→ **Collected data**
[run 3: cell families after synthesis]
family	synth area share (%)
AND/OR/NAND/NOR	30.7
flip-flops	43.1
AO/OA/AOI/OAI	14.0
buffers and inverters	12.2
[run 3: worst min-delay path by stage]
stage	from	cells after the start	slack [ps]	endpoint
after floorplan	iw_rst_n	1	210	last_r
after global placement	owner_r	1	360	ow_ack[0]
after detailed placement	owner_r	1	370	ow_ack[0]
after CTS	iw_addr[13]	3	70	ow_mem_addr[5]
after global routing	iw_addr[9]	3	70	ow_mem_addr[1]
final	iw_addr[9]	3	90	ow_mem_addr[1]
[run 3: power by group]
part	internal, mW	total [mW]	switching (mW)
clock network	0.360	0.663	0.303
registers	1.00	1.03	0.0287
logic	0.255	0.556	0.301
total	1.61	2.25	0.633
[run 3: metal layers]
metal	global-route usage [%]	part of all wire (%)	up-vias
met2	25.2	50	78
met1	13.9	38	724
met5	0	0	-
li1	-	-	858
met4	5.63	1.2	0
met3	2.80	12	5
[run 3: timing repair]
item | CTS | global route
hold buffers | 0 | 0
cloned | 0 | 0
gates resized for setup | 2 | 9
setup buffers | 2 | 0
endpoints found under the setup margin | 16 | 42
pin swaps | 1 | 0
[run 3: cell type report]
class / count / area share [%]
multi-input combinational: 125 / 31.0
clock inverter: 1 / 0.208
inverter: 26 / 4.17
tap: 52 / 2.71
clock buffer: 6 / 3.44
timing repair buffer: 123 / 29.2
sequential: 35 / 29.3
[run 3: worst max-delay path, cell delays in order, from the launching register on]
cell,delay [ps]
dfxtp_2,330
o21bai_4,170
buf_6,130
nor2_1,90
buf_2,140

→ **TASK PROMPT**
The lines to copy run from the one containing "pin swaps | 1 | 0" through the last line above. Copy them exactly and include nothing else.

→ **RESULT FOR THIS EXERCISE**
pin swaps | 1 | 0
[run 3: cell type report]
class / count / area share [%]
multi-input combinational: 125 / 31.0
clock inverter: 1 / 0.208
inverter: 26 / 4.17
tap: 52 / 2.71
clock buffer: 6 / 3.44
timing repair buffer: 123 / 29.2
sequential: 35 / 29.3
[run 3: worst max-delay path, cell delays in order, from the launching register on]
cell,delay [ps]
dfxtp_2,330
o21bai_4,170
buf_6,130
nor2_1,90
buf_2,140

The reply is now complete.